Here is an amalgam of the conversation. See which side you're on:
-I think Trump might actually win.
-You mean the Republican nomination?
-No, I mean the election.
-Get serious. For starters, the Republican leaders would never allow that. They'd be much better off with Rubio-Kasich or Kasich-Rubio.
-Maybe they would. But there are no smoke-filled rooms anymore. Leaders don't make these decisions. Primary voters do, and they love Trump. The more outrageous he is and the less connected to facts, the more his support grows.
-Yeah, but he's a media phenomenon. He is such an egomaniac that he hasn't even bothered to build an organization. He has no ground game. That's why Cruz has pulled ahead on Iowa.

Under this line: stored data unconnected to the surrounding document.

This design comes from an exercise in tuning for small area and a short achievable clock period on the open sky130 flow, not from production work.
Where RTL was checked, it was by simulation tests only, not by an equivalence proof against the original.
No functional check of the RTL was part of run 1.

==> flow/design.v, too long to show whole: its modules and the start of the top module <==
// module mas_ripple_carry_adder_4b: 18 lines
// module mas_ripple_carry_adder_8b: 27 lines
// module mas_ripple_carry_adder_16b: 27 lines
// module mas_ripple_carry_adder_32b: 27 lines
// module mas_mul_vedic_2x2: 10 lines
// module mas_mul_vedic_4x4: 46 lines
// module mas_mul_vedic_8x8: 46 lines
// module mas_mul_vedic_16x16: 46 lines
// module mas_mul_vedic_32x32: 2139 lines
// module mas_mul_fa: 4 lines
// module mas_mul_ha: 4 lines
// module mas_mul_bsel: 3 lines
// module mas_mul_bseli: 3 lines
module mas_mul_vedic_32x32 (
  input               clk,
  input               rstn,
  input        [31:0] in1,
  input        [31:0] in2,
  output logic [63:0] res
);
  // ...
==> flow/flow/run.sh <==
#!/bin/bash
# The standard layout, with plain buffers (not delay cells) on the ports.
export BUFFER_PORTS_ARGS="-buffer_cell sky130_fd_sc_hd__buf_2"
bash standard.sh > standard.log 2>&1
==> flow/standard.sh <==
#!/bin/bash
# synth_recipe.tcl (not shown) runs the flow's synth.tcl, then flattens the netlist and writes it again
# the make line also repeats each setting of config.mk as NAME=value (left out here)
make -C /OpenROAD-flow-scripts/flow DESIGN_CONFIG=/design/flow/config.mk WORK_HOME=/design/flow/orfs CLKGATE_MAP_FILE= SYNTH_SCRIPT=/design/flow/synth_recipe.tcl "${@:-finish}"
==> flow/config.mk <==
export PLATFORM = sky130hd
export DESIGN_NAME = mas_mul_vedic_32x32
export DESIGN_NICKNAME = mas_mul_vedic_32x32
export VERILOG_FILES = /design/flow/design.v
export SDC_FILE = /design/flow/constraint.sdc
export NUM_CORES = 4
export LEC_CHECK = 0
export ABC_AREA = 1
export CAP_MARGIN = 60
export CORE_MARGIN = 2
export CORE_UTILIZATION = 55
export CTS_BUF_LIST = sky130_fd_sc_hd__clkbuf_8
export SLEW_MARGIN = 60
export SYNTH_HIERARCHICAL = 1
==> flow/constraint.sdc <==
create_clock -name core_clock -period 25.0 [get_ports {clk}]
set_input_delay 5.0000 -clock core_clock [delete_from_list [all_inputs] [get_ports {clk}]]
set_output_delay 5.0000 -clock core_clock [all_outputs]
set_load 0.01 [all_outputs]
==> flow_summary.yaml, run 1 <==
status:
  outcome: "complete, no violations"
routing:
  drcViolationCount: 0
  vias: 22300
  dr_wl_met2_um: 40500
  ant_nets: 0
synthesis:
  yosysSeqAreaShare: 0.127
  syn_area_um2: 27000
  synth_top_family_by_area: "adder cells"
  synthSimpleGateAreaFrac: 0.0806
  syn-mean-instance-area_um2: 9.44
  yosysTopAreaCell: "fa_1"
  async_flop_share: 0.662
  synthAdderAreaFrac: 0.407
global_route:
  grt_max_degree: 59
  use_met2: 0.563
  grt-busiest-layer: "met2"
timing:
  fin_skew_ns: 0.0217
  finalHoldViolCount: 0
  fin_ws_ns: 18.85
  setup_viol_count_final: 0
  fin_crit_ns: 6.15
  holdWs_ns: 0.784
worst_hold_path:
  hold_depth: 2
  min_path_type: "flip-flop to flip-flop"
clock_tree:
  tritoncts: "yes"
  post_cts_buffers: 0
  numCtsBuffers: 17
critical_path:
  worstSetupStartpointType: "flip-flop"
  crit_chain: "buf_4 > o22ai_1 > xor2_1 > fa_1 > fa_1 > fa_1 > fa_1 > fa_1 > fa_1 > ha_1 > nand2_1 > nand2_1 > inv_1 > nor2_1 > nor2_1 > nand2_1 > a21oi_2 > nand2_4 > fa_1 > xor2_1"
  max_stage_delay_ns: 0.56
  timing.critical_path.from: "na[27]"
  reg2reg_slack_ns: 18.85
  crit_type: "flip-flop to flip-flop"
placed_design:
  gp_congestion: 0.892
final_layout:
  seq_cells: 145
  buf_share: 0.0394
  finish.utilization: 0.582
  n_antenna_cell: 0
  seq_share: 0.126
  multi_input_gates: 2268
floorplanning:
  core_area_um2: 48700
==> run 2: changes to the inputs <==
--- a/flow/design.v
+++ b/flow/design.v
@@ -253,23 +253,21 @@
   output logic [63:0] res
 );
 wire  [63:0] p;
 wire  [15:0] eone, etwo, eneg;
 logic [15:0] bone, btwo, bneg;    
 logic        nb31;                
 logic [31:0] na;                  
 always_ff @(posedge clk, negedge rstn) begin
-  if (!rstn) begin
-    na  <= '1;
-    res <= '0;
-  end else begin
-    na  <= ~in1;
-    res <= p;
-  end
+  if (!rstn) res <= '0;
+  else       res <= p;
+end
+always_ff @(posedge clk) begin
+  na <= ~(in1 & {32{rstn}});
 end
 always_ff @(posedge clk) begin
   bone <= eone;
   btwo <= etwo;
   bneg <= eneg;
 end
 always_ff @(posedge clk) begin
   nb31 <= ~in2[31];
==> flow/config.mk (replaced) <==
export PLATFORM = sky130hd
export DESIGN_NAME = mas_mul_vedic_32x32
export DESIGN_NICKNAME = mas_mul_vedic_32x32
export VERILOG_FILES = /design/flow/design.v
export SDC_FILE = /design/flow/constraint.sdc
export NUM_CORES = 4
export LEC_CHECK = 0
export ABC_AREA = 1
export CAP_MARGIN = 60
export CORE_MARGIN = 2
export CORE_UTILIZATION = 55
export SLEW_MARGIN = 60
export SYNTH_HIERARCHICAL = 1
==> flow_summary.yaml, run 2 <==
status:
  outcome: "complete, no violations"
placed_design:
  gp_congestion: 0.870
  dp_hpwl_um: 56600
  portBuffers: 129
worst_hold_path:
  worstHoldEndpoint: "res[0]"
  worstHoldStart: "bneg[0]"
  hold_depth: 2
  min_path_type: "flip-flop to flip-flop"
routing:
  vias_per_cell: 6.46
  drt_iter0_markers: 2335
  maxUsedRoutingLayer: "met5"
  dr_wl_met2_um: 39100
  wirelength_um: 86600
  vias: 22100
  routedWlPerCell_um: 25.3
  drcViolationCount: 0
  wl_met1_um: 34200
  wl_met3_um: 9490
  firstDrtPassIters: 6
  ant_nets: 0
floorplanning:
  dieArea_um2: 50600
  die_w_um: 225
  core_area_um2: 47900
  start_util: 0.560
  rows: 80
  die_y_um: 225
  io_pins: 130
final_layout:
  final_common_cell: "xor2_1"
  syn2layout_area_growth_pct: 5.65
  final_cell_mix: "xor2_1, o22ai_1, fa_1"
  post_route_cells_drive_above_1_share: 0.121
  largest_register: "res"
  largest_reg_flops: 64
  reg.largest.list: "res: 64 flops, na: 32 flops"
  layout.nets: 3443
global_route:
  grt-ovfl-total: 0
  grt_pass1_wl_um: 134000
  grt_max_degree: 47
  grt_pass1_vias: 23000
  antenna_found_initial: 5
  grt.total_usage: 0.351
critical_path:
  crit_chain: "buf_4 > o22ai_1 > xor2_1 > fa_1 > fa_1 > fa_1 > fa_1 > fa_1 > fa_1 > ha_1 > nand2_1 > nor2_1 > nand2_1 > nor2_1 > nand2_2 > nand2_4 > fa_1"
  rr_startpoint: "na[20]"
  crit_type: "flip-flop to flip-flop"
  worstPathRequired_ns: 25.37
  cp_max_fo: 33
  cpMostUsedCell: "fa_1"
  slowest_stage: "fa_1"
  r2r_end: "res[32]"
  r2r_cells: 17
  worstPathArrival_ns: 6.42
  worstSetupStartpointType: "flip-flop"
  setup.worst_path.end_class: "flip-flop"
  max_stage_delay_ns: 0.65
  reg2reg_slack_ns: 18.94
timing:
  setup_viol_count_final: 0
  tns_ns: 0
  drv_slew: 0
  relSlewSlack: 0.590
  holdWs_ns: 0.806
  fmax_ghz: 0.165
  rsz0062_at_grt: "no"
  fin_crit_ns: 6.06
  fin_skew_ns: 0.0250
  fin_crit_sh: 0.242
  tightest_slew_ns: 0.615
  finalHoldViolCount: 0
synthesis:
  ys.warnings.count: 7
  synthTopCellsByArea: "fa_1, xor2_1, o22ai_1"
  synth-edff-count: 0
  syn_inst: 2866
  syn-mean-instance-area_um2: 9.36
  synth_common_cells: "xor2_1, o22ai_1, fa_1"
  synth.distinct_cells: 36
  syn_area_um2: 26800
  synth_top_area_frac: 0.362
  synth_most_common_cell: "xor2_1"
  synthFlopType: "dfxtp_1"
  async_flop_share: 0.441
  yosysTopAreaCell: "fa_1"
  yosysSeqAreaShare: 0.120
  ys_seq_elements: 145
clock_tree:
  post_cts_buffers: 0
  clockRootBuffer: "clkbuf_16"
  path_clk_slew_ns: 0.07
  tritoncts: "yes"
  cts_buffer_depth: 2
  h-tree-depth: 4
  cts-resized-gates: 0
  cts_sinks: 145
  numCtsBuffers: 17
  clk_latency_ns: 0.52
  hold_buffers: 0
job:
  drv_cap: 0
-- run 2: cell count changes after synthesis, sizes merged --
cell,before,now
dfstp,32,0
nand2,298,330
inv,163,131
dfxtp,49,81
clkbuf,243,246
-- run 2: worst max-delay path by stage --
stage | to | slack [ns] | cells past startpoint | start
after floorplan | na[0] | 19.57 | 2 | rstn
after global placement | na[12] | 18.99 | 3 | rstn
after detailed placement | na[27] | 18.97 | 3 | rstn
after CTS | res[62] | 18.93 | 1 | res[62]
after global routing | res[32] | 18.73 | 17 | na[23]
final | res[32] | 18.94 | 17 | na[20]
-- run 2: per-stage QoR --
stage                     setup WS (ns)  instances  area (um2)  utilization
after floorplan                   19.57       2876       26900            -
after global placement            18.99       3384       27600        0.576
after detailed placement          18.97       3384       27700        0.578
after CTS                         18.93       3416       28300        0.591
after global routing              18.73       3417       28400        0.591
final                             18.94       3419       28400        0.591
-- run 2: final cells by class --
class | instances | area, um2
clock inverters | 13 | 154
flip-flops and latches | 145 | 3330
fillers | 4113 | 19600
well taps | 615 | 769
repair buffers | 193 | 1190
inverters | 131 | 492
multi-input cells | 2300 | 21900
diodes | 3 | 7.51
clock buffers | 19 | 475
-- run 2: metal layers --
metal  track usage  vias to the layer above
met3        0.0956                      280
met1         0.471                    11000
li1              -                     9355
met5             0                        -
met4         0.167                        2
met2         0.530                     1429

-Iowa is a special case because it's a caucus state. In a society where people are increasingly disconnected from politics, Trump can motivate people just as a media candidate. If he needs an organization to get out his vote, he can buy one.
-He's already peaked.
-Maybe, but under the new Republican rules that were put in place in 2014, all of the primaries after March 15 are winner-take-all. He only needs to come in first and he gets all of the state's delegates, even if he has 25 percent of the vote and, say, the runner-up has 22 percent. The Republicans did this to get an early nominee. They didn't foresee Trump.
-It's still unlikely that he will get 50 percent of the delegates. If he gets less than 50 percent and it's a brokered convention, all of the others will unite to prevent Trump from being the nominee.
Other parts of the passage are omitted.